+++ Provided material

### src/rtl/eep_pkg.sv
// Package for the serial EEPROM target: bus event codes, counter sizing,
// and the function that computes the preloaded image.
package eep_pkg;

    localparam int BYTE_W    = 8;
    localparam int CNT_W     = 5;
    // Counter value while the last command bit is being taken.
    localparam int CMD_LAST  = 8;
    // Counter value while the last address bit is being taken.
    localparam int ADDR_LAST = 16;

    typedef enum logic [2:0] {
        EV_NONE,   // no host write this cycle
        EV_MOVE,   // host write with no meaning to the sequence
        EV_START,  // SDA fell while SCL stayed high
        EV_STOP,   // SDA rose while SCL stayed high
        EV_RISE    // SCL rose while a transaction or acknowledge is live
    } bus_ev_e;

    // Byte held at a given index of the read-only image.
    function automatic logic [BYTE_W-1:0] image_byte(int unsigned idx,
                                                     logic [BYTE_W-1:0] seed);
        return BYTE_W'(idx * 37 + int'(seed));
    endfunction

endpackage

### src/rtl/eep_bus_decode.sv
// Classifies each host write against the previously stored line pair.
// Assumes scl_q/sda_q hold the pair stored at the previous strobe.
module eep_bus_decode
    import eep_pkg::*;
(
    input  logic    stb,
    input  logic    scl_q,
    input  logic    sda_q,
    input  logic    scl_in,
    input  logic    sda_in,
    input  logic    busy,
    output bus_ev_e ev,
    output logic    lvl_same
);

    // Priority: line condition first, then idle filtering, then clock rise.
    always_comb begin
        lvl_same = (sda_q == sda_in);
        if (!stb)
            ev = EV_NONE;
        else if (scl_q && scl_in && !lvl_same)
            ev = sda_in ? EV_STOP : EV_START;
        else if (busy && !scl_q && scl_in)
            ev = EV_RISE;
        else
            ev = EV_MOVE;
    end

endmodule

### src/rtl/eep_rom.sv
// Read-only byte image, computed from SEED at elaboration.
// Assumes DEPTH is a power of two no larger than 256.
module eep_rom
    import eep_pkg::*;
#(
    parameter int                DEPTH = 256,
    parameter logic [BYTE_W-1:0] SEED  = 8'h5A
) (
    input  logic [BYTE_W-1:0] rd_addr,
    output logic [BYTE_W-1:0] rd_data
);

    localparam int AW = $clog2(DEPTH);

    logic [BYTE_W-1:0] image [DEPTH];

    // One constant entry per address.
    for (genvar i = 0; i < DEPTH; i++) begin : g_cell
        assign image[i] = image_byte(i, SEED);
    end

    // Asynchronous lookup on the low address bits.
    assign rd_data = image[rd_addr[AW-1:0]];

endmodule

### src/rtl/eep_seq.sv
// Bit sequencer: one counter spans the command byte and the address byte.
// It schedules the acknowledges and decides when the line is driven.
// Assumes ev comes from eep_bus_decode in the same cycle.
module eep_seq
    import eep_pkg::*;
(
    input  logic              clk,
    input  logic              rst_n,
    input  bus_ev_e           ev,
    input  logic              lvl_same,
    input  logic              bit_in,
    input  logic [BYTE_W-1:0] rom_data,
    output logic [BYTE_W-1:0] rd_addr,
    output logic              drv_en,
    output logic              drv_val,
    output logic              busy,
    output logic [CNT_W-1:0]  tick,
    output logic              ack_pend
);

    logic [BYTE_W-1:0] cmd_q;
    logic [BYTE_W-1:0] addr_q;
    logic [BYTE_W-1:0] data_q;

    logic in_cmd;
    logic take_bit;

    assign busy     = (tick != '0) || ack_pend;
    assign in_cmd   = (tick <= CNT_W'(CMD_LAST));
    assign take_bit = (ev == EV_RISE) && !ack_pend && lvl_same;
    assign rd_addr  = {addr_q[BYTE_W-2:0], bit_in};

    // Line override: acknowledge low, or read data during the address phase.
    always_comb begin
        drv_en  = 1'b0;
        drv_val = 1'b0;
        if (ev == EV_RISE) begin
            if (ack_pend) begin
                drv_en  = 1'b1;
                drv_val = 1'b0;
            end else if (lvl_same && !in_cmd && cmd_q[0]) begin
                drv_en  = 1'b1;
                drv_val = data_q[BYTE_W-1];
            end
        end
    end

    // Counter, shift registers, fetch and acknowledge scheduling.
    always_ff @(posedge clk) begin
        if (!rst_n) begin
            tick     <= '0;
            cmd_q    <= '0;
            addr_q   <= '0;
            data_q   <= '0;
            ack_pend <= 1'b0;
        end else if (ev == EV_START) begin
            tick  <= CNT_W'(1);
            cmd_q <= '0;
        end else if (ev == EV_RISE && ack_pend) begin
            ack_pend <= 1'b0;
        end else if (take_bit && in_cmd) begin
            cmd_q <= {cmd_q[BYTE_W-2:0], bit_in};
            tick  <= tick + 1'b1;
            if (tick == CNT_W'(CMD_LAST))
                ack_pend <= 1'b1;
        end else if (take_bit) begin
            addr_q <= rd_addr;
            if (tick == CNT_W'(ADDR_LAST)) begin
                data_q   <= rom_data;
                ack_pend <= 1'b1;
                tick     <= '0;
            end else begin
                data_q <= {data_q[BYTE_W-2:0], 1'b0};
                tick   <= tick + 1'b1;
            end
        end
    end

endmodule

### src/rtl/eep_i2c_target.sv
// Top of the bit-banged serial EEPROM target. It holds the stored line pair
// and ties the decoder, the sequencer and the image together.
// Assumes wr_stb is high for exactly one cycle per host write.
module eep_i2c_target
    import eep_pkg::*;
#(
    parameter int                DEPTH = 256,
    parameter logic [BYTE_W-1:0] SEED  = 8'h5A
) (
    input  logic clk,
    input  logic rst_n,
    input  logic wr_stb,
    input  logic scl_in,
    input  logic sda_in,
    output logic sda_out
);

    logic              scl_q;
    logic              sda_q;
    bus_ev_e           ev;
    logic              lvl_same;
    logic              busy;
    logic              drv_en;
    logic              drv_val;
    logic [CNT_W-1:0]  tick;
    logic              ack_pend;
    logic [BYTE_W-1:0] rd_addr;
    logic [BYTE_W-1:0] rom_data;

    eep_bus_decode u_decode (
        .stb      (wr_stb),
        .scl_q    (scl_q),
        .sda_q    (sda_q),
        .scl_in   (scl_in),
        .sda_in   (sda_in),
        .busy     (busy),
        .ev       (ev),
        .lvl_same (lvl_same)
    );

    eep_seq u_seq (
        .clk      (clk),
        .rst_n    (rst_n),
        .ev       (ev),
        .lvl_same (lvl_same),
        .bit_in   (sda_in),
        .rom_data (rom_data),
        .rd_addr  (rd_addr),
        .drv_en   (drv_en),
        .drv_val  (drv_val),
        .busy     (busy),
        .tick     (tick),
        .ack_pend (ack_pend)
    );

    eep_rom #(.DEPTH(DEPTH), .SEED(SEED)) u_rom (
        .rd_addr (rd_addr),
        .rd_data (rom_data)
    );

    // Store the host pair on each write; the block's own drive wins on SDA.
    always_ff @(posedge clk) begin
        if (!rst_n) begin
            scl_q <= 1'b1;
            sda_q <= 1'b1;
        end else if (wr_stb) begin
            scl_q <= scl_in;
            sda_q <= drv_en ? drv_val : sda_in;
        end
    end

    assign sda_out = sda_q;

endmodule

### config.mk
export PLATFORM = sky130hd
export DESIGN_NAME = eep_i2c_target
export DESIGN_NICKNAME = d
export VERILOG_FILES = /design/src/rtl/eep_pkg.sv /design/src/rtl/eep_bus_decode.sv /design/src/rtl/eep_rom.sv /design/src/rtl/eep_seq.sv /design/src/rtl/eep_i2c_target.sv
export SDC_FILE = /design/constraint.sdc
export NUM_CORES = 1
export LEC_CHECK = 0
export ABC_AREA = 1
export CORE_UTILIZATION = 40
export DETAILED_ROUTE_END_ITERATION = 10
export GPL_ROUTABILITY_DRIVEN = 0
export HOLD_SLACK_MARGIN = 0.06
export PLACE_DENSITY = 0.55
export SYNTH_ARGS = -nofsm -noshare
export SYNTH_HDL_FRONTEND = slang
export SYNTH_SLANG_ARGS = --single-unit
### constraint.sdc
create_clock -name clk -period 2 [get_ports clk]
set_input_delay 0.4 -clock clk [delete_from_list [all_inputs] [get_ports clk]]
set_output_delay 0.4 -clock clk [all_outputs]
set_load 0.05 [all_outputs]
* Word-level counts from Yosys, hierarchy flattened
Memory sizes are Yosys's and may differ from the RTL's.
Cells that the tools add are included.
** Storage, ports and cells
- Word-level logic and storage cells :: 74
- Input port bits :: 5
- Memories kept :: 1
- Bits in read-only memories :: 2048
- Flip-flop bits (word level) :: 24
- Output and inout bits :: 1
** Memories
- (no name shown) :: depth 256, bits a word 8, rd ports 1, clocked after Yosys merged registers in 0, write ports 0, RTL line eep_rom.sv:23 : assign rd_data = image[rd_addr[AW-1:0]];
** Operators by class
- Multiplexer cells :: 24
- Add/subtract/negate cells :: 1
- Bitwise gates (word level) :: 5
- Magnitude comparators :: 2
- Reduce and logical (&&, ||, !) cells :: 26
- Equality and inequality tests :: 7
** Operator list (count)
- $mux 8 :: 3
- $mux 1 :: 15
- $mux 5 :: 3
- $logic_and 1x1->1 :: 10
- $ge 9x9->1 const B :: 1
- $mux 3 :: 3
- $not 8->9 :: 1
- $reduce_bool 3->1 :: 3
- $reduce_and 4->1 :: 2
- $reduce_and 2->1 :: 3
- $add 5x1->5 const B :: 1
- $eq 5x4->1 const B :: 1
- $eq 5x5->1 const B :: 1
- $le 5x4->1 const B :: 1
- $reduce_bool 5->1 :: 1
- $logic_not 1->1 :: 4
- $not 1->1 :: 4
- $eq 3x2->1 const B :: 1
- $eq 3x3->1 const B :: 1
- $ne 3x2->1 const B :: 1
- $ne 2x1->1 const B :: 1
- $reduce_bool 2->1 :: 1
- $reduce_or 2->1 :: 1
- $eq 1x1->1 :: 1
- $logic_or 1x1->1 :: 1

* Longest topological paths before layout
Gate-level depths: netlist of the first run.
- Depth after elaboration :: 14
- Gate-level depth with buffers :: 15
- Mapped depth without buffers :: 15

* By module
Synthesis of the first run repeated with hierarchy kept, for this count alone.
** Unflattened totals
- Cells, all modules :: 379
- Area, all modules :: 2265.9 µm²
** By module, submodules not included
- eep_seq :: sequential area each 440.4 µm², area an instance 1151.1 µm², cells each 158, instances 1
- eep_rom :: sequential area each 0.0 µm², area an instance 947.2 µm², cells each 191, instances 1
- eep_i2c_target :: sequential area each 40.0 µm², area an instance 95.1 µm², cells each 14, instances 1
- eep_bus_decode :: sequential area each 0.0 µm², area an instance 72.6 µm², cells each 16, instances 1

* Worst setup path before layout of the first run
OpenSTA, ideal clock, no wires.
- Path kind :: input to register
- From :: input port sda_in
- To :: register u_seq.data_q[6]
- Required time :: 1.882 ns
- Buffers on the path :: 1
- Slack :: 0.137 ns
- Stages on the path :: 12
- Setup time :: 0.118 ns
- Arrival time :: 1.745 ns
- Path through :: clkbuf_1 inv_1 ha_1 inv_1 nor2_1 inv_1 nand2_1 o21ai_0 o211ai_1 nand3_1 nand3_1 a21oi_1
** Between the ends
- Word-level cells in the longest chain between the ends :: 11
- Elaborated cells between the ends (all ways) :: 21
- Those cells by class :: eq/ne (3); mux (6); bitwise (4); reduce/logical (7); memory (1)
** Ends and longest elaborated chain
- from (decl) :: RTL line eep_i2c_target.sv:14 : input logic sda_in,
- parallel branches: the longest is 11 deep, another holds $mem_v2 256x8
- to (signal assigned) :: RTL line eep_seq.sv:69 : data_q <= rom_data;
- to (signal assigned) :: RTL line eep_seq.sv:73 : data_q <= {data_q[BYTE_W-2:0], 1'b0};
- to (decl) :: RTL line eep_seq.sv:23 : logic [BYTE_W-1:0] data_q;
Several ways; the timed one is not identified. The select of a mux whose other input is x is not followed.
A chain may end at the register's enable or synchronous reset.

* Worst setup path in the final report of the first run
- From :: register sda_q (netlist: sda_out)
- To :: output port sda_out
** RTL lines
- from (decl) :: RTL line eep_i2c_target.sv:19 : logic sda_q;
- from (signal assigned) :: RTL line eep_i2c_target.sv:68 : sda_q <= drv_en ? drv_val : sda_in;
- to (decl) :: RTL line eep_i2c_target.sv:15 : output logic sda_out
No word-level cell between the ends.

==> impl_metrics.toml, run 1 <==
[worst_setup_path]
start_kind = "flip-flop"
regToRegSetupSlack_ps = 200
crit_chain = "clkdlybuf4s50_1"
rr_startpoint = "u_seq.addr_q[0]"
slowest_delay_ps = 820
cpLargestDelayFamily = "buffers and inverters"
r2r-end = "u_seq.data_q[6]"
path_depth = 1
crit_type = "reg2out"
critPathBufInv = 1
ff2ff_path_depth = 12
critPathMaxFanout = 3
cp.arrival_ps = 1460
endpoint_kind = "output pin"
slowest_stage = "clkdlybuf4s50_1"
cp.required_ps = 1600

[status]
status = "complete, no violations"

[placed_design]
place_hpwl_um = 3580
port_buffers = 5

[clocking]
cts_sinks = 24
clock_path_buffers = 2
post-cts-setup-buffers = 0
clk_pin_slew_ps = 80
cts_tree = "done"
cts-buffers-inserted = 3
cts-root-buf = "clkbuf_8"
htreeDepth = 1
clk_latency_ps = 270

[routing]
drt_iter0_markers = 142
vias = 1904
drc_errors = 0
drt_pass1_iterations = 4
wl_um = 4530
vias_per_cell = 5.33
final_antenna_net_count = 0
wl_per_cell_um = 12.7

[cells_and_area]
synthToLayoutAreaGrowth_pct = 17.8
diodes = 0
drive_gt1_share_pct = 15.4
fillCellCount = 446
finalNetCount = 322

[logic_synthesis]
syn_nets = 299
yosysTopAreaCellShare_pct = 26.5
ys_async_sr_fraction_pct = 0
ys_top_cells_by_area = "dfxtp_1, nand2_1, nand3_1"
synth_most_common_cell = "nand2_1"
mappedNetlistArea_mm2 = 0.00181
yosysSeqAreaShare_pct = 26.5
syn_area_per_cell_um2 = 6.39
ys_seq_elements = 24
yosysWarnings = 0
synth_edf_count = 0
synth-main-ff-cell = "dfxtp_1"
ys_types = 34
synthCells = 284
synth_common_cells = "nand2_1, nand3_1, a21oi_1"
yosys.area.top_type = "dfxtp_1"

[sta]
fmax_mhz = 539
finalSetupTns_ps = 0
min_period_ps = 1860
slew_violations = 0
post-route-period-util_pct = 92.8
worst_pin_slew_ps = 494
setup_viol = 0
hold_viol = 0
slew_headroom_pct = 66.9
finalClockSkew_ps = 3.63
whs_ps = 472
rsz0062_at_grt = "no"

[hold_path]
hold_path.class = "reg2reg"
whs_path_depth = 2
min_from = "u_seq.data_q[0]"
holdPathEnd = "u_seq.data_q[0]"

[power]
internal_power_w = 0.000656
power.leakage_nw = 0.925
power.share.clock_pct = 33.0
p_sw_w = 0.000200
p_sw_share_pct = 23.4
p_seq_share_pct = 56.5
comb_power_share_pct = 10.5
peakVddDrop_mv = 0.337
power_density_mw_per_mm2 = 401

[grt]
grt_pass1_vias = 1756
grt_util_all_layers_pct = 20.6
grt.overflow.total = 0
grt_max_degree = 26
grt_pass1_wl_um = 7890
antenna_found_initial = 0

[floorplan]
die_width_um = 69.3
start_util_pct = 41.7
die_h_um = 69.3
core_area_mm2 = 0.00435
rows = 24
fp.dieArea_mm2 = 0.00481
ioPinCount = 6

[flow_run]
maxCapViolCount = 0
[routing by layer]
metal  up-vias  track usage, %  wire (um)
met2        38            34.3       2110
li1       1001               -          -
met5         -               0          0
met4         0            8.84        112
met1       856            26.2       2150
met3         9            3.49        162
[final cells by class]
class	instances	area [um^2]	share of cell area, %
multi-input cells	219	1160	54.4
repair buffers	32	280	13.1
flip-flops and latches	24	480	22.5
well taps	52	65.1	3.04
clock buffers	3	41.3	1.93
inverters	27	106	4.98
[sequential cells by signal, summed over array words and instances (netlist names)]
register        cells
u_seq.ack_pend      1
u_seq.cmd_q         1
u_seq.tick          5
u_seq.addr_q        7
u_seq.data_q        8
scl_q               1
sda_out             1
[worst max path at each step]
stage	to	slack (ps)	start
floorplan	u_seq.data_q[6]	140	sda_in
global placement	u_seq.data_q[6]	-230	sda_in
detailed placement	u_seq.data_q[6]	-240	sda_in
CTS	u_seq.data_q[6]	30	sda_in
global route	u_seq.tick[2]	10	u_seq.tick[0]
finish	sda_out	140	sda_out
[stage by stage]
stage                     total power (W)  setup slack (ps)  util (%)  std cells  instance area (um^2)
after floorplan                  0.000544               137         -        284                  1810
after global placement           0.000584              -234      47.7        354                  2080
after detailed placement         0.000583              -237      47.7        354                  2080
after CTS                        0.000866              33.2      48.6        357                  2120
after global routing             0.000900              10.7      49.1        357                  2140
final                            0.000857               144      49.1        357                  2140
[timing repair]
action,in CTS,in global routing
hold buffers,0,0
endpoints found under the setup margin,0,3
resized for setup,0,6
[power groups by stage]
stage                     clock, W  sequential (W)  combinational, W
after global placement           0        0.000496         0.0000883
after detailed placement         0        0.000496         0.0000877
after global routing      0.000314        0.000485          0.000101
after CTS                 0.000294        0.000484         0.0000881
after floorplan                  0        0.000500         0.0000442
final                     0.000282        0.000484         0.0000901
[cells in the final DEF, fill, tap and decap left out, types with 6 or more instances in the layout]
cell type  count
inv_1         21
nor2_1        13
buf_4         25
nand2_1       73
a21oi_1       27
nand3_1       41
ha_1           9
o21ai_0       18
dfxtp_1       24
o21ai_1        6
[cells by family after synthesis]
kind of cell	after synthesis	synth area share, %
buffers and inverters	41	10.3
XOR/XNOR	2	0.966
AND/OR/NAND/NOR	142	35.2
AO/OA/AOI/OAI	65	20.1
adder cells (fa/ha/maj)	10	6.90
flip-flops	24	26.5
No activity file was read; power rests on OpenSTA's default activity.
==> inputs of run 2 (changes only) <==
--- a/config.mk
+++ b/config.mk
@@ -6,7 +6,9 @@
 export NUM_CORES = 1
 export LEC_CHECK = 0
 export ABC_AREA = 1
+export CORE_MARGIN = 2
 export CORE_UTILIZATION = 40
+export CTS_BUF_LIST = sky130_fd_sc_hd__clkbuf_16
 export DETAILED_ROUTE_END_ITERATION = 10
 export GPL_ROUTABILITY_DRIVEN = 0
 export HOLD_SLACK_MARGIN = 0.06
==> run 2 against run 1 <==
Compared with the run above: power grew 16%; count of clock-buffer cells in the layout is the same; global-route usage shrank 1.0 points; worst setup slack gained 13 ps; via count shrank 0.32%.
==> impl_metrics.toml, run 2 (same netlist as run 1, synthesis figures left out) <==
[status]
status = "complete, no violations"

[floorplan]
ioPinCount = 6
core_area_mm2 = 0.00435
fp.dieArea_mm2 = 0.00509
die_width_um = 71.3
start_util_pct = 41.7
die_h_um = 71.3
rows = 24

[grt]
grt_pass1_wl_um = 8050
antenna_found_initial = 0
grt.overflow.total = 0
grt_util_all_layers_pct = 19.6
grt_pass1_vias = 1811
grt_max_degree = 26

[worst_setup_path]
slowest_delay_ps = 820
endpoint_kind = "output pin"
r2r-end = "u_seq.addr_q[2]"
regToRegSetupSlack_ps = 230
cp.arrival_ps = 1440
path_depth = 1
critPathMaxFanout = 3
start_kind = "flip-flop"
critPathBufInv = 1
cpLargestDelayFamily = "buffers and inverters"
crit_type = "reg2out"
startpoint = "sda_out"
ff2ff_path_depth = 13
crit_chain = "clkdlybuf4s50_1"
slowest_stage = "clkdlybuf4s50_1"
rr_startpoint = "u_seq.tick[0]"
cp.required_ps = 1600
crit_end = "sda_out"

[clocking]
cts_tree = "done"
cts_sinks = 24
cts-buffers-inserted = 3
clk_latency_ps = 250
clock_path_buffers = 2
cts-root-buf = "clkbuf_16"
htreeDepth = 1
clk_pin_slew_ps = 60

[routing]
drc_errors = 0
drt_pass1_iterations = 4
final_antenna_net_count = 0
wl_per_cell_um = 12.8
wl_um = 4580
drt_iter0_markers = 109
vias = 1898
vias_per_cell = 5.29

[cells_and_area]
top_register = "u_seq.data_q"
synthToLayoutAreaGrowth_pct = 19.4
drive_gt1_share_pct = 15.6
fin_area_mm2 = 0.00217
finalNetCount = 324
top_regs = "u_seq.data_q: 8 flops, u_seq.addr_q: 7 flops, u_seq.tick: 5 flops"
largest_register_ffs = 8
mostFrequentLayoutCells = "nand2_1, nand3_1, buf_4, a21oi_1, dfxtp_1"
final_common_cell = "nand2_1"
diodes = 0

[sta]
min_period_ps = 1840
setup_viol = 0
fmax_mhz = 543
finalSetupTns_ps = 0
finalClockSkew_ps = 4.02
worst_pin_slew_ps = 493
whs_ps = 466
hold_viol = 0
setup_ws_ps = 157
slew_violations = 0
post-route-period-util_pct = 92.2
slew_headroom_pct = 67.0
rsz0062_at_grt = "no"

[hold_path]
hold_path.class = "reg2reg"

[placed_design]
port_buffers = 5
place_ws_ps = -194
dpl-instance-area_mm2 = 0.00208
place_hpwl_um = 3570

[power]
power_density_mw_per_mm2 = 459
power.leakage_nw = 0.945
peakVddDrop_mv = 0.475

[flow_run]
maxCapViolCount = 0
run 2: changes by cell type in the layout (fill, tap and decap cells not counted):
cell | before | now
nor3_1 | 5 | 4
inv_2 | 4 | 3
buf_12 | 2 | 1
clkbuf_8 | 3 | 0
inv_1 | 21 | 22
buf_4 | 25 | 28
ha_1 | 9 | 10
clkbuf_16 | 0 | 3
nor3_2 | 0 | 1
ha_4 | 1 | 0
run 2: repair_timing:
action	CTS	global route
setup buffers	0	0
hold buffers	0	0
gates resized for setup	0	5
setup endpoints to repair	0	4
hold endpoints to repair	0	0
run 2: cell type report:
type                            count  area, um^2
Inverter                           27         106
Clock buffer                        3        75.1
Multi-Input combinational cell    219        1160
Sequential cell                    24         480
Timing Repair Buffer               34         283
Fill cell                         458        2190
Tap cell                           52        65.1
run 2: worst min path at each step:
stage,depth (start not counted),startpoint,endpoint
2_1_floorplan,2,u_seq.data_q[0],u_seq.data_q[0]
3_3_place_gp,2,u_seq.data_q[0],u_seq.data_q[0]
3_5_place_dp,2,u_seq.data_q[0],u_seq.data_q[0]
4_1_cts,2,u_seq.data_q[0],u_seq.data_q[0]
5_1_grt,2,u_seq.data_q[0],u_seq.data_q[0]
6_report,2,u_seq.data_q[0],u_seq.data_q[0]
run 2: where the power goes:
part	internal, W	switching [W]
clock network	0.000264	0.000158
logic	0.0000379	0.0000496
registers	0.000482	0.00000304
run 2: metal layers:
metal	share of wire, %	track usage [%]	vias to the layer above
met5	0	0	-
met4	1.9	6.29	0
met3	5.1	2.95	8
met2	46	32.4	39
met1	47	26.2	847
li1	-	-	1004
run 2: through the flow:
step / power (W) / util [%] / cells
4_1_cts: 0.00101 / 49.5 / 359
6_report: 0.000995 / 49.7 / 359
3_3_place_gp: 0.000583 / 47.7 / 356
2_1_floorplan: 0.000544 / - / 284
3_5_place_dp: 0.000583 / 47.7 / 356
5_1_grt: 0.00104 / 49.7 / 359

++++++

● **Directions**
Every line in the data above that contains "OpenSTA" needs to be copied.

● **Answer section**
OpenSTA, ideal clock, no wires.
No activity file was read; power rests on OpenSTA's default activity.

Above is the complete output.